_ACTIVITY_
Only one stretch of the data below is wanted: the lines from the one with "-- path summary, 6_finish.rpt" through the one with "hold reg to", repeated exactly.

_INPUT MATERIAL_
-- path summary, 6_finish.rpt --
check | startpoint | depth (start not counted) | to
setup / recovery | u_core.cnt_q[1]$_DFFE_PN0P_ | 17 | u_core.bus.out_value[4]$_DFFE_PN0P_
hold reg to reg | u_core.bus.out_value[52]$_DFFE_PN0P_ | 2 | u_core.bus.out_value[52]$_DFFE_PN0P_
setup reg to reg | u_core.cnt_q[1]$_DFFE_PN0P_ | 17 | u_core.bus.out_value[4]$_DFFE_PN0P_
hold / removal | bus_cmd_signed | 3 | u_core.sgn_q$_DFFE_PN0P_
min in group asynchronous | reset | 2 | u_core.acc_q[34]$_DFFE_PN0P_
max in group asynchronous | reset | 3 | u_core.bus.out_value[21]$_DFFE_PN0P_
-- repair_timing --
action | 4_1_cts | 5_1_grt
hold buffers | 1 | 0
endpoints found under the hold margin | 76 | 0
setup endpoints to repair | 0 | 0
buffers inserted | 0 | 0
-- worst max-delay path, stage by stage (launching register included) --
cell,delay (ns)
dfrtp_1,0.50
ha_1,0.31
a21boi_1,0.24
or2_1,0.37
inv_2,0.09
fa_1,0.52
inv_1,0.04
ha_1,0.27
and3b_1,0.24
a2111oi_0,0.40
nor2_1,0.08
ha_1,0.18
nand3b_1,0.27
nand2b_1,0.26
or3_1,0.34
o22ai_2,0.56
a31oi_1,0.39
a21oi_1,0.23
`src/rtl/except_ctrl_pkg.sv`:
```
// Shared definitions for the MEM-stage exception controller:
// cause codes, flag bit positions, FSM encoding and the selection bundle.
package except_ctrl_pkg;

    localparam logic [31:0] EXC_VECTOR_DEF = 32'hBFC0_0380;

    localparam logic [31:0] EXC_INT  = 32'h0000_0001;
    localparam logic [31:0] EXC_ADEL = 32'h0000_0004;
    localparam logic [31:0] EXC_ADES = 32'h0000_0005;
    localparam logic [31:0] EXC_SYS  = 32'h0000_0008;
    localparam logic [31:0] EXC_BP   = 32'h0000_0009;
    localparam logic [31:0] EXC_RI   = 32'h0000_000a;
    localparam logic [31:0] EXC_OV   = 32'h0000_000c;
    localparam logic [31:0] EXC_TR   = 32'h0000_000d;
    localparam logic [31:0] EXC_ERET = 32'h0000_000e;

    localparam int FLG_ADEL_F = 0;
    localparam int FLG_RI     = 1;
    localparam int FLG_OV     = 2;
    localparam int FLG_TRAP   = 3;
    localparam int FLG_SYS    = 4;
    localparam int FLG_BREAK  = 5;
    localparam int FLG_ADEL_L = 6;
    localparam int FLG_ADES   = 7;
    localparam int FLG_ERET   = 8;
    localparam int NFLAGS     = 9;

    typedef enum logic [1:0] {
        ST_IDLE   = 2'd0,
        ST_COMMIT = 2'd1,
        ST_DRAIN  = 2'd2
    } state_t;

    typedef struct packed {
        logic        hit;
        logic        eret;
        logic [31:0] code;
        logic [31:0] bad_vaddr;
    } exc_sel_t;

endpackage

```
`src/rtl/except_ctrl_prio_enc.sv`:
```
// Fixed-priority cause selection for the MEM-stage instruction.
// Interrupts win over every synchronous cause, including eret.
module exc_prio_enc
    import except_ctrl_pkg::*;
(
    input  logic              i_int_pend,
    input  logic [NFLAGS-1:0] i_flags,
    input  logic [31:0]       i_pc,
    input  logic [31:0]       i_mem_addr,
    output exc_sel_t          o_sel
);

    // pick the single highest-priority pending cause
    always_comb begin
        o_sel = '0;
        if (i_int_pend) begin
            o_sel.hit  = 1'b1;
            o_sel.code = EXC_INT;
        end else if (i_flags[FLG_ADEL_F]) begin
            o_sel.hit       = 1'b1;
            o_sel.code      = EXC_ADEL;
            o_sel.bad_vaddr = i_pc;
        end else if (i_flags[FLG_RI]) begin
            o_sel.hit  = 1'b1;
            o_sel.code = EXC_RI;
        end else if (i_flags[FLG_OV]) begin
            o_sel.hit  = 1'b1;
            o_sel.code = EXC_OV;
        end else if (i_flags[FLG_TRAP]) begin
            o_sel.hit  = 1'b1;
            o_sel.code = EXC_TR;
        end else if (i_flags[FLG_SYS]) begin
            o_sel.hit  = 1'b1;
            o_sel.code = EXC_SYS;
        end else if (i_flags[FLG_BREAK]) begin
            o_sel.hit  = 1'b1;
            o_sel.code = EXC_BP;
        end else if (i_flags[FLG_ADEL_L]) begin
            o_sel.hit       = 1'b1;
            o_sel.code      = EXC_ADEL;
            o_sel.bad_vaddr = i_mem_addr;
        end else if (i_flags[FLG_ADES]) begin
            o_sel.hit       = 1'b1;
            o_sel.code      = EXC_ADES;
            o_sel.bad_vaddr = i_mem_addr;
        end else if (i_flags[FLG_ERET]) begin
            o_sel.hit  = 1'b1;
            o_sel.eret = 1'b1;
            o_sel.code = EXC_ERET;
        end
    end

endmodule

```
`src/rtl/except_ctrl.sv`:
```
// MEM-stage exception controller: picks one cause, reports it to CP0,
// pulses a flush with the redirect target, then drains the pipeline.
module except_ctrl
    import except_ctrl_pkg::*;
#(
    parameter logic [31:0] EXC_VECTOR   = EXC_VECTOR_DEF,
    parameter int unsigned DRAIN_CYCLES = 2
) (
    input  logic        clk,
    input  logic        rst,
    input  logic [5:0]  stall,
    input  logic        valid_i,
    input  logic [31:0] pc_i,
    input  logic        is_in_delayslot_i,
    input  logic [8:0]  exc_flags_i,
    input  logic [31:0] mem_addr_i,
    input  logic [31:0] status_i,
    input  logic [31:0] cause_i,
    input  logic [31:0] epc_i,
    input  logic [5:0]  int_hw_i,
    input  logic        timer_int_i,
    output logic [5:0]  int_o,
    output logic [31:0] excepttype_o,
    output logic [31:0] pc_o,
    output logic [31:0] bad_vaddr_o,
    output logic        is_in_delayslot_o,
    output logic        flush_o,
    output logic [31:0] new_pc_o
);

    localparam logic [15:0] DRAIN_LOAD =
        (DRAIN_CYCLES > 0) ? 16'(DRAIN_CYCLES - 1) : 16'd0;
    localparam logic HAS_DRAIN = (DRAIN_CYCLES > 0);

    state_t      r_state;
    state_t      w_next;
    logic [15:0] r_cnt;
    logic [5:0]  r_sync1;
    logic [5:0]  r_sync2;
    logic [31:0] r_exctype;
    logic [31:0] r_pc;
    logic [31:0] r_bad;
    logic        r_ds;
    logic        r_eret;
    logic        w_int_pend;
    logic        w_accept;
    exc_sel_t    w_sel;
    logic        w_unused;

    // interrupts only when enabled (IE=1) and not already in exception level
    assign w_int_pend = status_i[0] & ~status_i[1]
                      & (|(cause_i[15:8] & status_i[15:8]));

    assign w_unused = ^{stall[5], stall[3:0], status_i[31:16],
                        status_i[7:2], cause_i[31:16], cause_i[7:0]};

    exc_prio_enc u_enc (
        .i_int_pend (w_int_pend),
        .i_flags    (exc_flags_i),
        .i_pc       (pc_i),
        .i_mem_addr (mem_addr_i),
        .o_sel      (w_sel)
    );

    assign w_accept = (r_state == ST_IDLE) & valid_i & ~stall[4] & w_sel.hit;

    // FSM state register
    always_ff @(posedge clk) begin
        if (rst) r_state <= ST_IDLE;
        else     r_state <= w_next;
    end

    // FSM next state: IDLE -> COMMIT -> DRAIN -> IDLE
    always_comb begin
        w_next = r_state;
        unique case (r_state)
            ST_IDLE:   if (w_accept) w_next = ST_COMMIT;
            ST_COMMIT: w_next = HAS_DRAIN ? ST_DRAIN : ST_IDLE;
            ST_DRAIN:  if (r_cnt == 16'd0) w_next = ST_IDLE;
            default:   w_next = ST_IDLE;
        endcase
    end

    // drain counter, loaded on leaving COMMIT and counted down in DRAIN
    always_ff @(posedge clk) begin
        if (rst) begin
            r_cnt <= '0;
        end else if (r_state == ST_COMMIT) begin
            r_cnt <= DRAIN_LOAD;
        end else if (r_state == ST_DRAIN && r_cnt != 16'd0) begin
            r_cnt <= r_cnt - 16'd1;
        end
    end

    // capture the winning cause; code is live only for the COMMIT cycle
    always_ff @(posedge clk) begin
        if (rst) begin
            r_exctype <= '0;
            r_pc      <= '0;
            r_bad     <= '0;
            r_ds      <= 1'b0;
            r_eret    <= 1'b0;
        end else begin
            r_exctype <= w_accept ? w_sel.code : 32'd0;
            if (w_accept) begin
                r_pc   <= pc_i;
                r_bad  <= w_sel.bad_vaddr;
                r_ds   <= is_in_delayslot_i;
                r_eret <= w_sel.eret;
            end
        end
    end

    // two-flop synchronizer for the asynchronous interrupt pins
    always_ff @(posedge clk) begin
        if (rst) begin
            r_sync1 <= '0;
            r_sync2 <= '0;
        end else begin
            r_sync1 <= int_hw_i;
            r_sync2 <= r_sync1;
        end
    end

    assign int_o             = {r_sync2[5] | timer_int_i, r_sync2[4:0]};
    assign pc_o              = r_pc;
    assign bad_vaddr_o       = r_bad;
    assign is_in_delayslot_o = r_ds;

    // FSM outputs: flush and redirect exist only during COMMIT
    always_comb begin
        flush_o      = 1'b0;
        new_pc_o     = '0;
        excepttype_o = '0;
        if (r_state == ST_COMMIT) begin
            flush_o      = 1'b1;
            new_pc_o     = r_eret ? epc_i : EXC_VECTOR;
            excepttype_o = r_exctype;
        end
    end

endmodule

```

==

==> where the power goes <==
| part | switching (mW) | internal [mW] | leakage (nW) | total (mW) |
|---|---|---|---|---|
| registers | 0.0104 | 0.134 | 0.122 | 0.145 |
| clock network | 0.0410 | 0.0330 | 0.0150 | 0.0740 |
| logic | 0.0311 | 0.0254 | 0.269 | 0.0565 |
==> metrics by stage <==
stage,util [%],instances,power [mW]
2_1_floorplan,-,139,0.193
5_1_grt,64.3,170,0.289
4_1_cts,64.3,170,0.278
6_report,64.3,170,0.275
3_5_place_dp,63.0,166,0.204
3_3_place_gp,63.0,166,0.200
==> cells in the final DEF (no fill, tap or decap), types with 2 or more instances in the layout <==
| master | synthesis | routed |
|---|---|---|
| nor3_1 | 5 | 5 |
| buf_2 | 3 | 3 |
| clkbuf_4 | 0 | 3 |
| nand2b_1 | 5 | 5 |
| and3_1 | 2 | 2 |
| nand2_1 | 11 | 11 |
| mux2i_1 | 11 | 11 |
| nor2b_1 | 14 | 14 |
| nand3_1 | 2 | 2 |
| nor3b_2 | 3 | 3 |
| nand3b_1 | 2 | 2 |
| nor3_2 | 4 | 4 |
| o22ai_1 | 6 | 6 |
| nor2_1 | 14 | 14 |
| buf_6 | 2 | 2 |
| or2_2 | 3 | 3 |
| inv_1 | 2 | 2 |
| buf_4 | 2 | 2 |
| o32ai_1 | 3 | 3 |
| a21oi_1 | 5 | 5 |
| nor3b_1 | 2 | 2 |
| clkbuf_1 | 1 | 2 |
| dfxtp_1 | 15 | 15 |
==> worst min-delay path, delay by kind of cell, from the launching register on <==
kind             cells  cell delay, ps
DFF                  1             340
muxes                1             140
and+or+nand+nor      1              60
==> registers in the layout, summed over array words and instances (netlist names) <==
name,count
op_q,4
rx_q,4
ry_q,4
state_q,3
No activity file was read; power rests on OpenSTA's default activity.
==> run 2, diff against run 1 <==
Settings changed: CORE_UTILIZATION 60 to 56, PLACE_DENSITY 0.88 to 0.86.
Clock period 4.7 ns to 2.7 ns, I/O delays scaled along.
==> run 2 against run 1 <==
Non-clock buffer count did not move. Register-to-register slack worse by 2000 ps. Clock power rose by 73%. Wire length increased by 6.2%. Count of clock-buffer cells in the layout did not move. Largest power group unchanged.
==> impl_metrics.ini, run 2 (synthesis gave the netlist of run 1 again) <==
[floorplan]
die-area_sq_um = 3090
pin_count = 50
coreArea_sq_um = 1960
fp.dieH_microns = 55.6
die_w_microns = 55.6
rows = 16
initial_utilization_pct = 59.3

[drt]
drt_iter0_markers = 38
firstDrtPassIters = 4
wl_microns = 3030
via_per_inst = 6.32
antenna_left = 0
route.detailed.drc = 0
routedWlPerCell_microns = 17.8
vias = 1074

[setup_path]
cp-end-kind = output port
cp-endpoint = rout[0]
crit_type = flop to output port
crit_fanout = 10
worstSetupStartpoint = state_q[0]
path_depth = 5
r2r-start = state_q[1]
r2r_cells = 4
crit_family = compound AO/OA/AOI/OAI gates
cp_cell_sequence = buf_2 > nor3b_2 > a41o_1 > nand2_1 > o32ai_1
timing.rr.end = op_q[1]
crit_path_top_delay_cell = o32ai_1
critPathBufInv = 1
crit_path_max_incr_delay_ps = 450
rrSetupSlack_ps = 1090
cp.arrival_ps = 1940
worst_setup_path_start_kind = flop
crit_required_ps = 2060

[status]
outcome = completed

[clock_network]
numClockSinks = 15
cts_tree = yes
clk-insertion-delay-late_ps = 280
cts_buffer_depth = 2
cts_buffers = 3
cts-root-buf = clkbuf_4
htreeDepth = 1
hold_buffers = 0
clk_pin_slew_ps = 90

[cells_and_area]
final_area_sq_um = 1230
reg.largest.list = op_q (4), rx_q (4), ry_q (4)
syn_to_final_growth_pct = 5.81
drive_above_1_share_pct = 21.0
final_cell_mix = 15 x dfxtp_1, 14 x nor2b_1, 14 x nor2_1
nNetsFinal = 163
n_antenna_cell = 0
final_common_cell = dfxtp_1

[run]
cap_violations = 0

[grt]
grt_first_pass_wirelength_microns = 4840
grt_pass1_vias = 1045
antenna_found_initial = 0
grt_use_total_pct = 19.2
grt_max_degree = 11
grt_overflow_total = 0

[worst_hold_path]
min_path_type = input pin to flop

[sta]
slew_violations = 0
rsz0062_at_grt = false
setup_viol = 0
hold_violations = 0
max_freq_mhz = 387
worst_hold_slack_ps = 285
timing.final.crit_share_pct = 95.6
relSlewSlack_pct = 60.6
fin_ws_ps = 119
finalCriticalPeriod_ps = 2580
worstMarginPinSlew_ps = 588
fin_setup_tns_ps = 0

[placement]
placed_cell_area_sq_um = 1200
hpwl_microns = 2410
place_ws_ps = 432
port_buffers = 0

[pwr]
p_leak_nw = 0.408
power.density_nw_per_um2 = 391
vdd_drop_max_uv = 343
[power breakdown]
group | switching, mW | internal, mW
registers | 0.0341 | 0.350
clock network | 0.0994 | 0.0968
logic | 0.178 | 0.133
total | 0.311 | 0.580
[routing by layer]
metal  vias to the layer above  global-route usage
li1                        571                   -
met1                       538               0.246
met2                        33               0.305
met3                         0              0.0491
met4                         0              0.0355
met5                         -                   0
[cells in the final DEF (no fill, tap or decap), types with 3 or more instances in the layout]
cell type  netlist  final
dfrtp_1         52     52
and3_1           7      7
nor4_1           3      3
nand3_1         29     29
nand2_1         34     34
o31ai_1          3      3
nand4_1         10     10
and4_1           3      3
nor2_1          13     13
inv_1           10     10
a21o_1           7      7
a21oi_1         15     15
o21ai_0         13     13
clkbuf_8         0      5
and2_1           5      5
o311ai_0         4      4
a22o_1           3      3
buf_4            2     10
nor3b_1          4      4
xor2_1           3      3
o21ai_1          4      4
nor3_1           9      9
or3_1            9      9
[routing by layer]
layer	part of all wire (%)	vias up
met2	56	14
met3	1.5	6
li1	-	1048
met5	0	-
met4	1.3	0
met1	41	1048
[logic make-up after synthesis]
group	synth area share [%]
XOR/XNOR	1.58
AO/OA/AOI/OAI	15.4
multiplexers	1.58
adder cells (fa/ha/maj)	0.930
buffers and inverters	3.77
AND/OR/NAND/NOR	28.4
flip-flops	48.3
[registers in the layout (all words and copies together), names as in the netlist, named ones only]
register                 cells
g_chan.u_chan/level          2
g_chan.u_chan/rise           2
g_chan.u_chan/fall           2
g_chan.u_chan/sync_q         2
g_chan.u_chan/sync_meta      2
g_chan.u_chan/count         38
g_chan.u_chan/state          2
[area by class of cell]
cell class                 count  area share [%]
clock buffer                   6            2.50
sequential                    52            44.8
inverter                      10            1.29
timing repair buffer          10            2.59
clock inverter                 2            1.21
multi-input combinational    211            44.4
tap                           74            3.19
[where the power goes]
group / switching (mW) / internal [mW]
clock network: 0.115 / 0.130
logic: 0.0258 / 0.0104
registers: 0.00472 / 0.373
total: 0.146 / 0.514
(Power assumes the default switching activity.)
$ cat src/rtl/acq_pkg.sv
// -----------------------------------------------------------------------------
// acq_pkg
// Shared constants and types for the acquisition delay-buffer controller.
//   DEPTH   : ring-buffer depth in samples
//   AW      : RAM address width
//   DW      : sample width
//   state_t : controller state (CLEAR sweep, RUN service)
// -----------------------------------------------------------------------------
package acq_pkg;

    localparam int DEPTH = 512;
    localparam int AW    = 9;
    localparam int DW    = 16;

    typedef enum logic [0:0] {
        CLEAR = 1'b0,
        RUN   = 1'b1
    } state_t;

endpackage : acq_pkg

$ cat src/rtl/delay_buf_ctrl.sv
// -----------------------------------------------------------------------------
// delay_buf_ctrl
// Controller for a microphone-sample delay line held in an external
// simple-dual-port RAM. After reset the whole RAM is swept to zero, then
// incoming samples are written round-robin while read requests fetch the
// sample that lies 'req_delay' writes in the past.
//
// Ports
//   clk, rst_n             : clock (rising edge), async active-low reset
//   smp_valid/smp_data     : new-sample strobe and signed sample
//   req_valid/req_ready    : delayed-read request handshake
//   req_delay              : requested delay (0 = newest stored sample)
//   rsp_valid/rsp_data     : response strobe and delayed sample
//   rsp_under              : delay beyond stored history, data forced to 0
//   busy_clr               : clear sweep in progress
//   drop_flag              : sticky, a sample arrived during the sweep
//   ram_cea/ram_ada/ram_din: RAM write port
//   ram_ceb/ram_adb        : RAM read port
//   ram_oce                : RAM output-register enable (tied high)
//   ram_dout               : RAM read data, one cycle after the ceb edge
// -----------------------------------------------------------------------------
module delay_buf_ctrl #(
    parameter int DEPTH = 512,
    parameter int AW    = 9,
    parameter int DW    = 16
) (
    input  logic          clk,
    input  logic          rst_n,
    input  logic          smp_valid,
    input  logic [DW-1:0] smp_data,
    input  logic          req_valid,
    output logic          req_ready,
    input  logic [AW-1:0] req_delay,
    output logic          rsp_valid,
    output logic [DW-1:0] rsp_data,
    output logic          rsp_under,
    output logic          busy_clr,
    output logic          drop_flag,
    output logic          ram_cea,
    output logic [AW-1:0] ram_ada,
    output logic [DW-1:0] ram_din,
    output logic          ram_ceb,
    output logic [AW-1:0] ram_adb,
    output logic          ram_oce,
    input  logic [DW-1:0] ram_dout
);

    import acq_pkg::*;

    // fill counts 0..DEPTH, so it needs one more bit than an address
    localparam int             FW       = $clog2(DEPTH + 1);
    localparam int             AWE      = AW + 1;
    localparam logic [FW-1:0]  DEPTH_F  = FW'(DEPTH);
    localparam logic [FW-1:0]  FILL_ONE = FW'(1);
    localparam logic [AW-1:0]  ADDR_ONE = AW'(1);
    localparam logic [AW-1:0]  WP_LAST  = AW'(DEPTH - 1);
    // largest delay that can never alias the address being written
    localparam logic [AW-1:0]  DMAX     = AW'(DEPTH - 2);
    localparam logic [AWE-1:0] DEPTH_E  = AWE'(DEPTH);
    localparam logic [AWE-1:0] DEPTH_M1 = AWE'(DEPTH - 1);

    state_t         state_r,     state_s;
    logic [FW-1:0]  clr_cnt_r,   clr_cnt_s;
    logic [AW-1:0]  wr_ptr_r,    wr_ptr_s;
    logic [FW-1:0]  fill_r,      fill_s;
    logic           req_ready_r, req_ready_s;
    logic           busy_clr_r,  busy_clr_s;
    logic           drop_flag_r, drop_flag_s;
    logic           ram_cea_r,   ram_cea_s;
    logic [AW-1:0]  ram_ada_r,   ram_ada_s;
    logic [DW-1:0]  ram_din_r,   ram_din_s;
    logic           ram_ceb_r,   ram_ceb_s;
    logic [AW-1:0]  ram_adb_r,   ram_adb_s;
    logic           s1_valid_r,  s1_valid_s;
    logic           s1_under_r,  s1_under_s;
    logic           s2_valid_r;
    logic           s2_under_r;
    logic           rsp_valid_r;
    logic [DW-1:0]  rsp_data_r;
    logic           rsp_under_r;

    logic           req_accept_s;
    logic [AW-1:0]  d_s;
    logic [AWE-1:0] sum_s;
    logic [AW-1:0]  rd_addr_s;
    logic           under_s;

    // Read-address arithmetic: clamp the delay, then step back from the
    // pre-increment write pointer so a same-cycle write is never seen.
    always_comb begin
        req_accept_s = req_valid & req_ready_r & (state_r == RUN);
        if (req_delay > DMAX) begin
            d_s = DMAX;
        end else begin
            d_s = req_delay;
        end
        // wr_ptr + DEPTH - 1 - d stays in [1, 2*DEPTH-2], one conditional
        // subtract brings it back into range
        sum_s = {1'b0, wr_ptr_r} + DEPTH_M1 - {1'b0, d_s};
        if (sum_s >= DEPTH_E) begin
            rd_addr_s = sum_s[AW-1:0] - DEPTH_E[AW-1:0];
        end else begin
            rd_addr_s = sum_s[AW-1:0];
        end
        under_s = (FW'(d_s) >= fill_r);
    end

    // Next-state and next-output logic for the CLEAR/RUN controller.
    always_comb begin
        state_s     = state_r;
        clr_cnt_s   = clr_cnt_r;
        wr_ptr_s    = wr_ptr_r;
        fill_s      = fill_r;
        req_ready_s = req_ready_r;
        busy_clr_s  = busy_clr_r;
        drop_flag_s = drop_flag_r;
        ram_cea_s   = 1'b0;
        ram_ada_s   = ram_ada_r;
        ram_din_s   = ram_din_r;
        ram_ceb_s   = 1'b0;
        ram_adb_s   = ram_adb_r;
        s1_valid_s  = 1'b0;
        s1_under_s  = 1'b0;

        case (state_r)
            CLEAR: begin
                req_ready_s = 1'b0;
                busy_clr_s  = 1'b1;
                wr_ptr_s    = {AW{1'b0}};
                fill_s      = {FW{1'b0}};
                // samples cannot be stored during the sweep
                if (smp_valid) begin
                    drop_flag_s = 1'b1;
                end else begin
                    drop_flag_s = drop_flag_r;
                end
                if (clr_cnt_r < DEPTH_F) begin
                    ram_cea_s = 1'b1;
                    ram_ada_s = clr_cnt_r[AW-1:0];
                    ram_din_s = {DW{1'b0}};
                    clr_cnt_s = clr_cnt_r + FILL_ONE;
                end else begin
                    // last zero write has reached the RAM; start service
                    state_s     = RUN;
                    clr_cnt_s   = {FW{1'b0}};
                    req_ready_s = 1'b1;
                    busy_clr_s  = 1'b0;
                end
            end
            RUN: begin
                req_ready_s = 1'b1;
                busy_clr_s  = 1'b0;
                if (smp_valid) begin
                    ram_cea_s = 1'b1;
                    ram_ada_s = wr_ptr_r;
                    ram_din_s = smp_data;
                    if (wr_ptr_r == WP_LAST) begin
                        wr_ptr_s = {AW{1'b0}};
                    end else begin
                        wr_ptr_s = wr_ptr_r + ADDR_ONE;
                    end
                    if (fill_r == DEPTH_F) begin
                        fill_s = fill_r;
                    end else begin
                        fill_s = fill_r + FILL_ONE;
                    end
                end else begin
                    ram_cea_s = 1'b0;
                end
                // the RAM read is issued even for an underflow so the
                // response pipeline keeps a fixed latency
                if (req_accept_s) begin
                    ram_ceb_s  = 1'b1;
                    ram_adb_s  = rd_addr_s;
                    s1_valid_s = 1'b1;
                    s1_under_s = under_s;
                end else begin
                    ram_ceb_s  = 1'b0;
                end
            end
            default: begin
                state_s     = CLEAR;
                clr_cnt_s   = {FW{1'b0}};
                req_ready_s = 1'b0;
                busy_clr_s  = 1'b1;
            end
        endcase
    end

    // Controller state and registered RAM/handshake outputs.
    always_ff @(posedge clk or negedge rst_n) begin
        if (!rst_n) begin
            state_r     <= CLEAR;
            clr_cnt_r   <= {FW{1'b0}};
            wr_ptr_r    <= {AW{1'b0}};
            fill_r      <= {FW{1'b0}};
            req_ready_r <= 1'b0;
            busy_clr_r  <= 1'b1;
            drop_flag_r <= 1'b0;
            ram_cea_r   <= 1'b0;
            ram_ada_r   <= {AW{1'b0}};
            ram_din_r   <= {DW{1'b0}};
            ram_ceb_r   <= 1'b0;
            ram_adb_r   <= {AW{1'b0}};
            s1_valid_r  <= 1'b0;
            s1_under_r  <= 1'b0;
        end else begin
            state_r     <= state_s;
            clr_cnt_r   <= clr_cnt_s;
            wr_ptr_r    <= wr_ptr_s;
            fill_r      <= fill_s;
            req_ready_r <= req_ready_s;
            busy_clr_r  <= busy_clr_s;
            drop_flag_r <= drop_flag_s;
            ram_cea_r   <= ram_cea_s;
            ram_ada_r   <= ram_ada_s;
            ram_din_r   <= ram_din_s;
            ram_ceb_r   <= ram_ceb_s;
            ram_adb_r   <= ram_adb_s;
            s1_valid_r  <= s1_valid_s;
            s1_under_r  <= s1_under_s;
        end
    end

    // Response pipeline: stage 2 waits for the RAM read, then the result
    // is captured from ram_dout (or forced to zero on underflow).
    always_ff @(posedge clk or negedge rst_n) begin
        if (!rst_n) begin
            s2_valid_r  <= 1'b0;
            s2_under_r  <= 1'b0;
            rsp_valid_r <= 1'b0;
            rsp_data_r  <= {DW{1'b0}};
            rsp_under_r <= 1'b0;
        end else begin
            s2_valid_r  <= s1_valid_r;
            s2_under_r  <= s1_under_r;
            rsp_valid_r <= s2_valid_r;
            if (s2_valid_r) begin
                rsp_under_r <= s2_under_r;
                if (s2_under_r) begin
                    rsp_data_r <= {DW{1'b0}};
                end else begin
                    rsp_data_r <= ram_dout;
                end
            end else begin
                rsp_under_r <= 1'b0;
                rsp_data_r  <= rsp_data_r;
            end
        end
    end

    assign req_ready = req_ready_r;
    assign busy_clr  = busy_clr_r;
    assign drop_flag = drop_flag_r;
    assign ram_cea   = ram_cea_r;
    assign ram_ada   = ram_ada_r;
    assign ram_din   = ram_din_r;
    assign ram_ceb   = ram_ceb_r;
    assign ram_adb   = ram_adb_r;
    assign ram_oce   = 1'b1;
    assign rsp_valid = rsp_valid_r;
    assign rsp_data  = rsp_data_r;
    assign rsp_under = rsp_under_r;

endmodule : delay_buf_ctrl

_REPLY_
-- path summary, 6_finish.rpt --
check | startpoint | depth (start not counted) | to
setup / recovery | u_core.cnt_q[1]$_DFFE_PN0P_ | 17 | u_core.bus.out_value[4]$_DFFE_PN0P_
hold reg to reg | u_core.bus.out_value[52]$_DFFE_PN0P_ | 2 | u_core.bus.out_value[52]$_DFFE_PN0P_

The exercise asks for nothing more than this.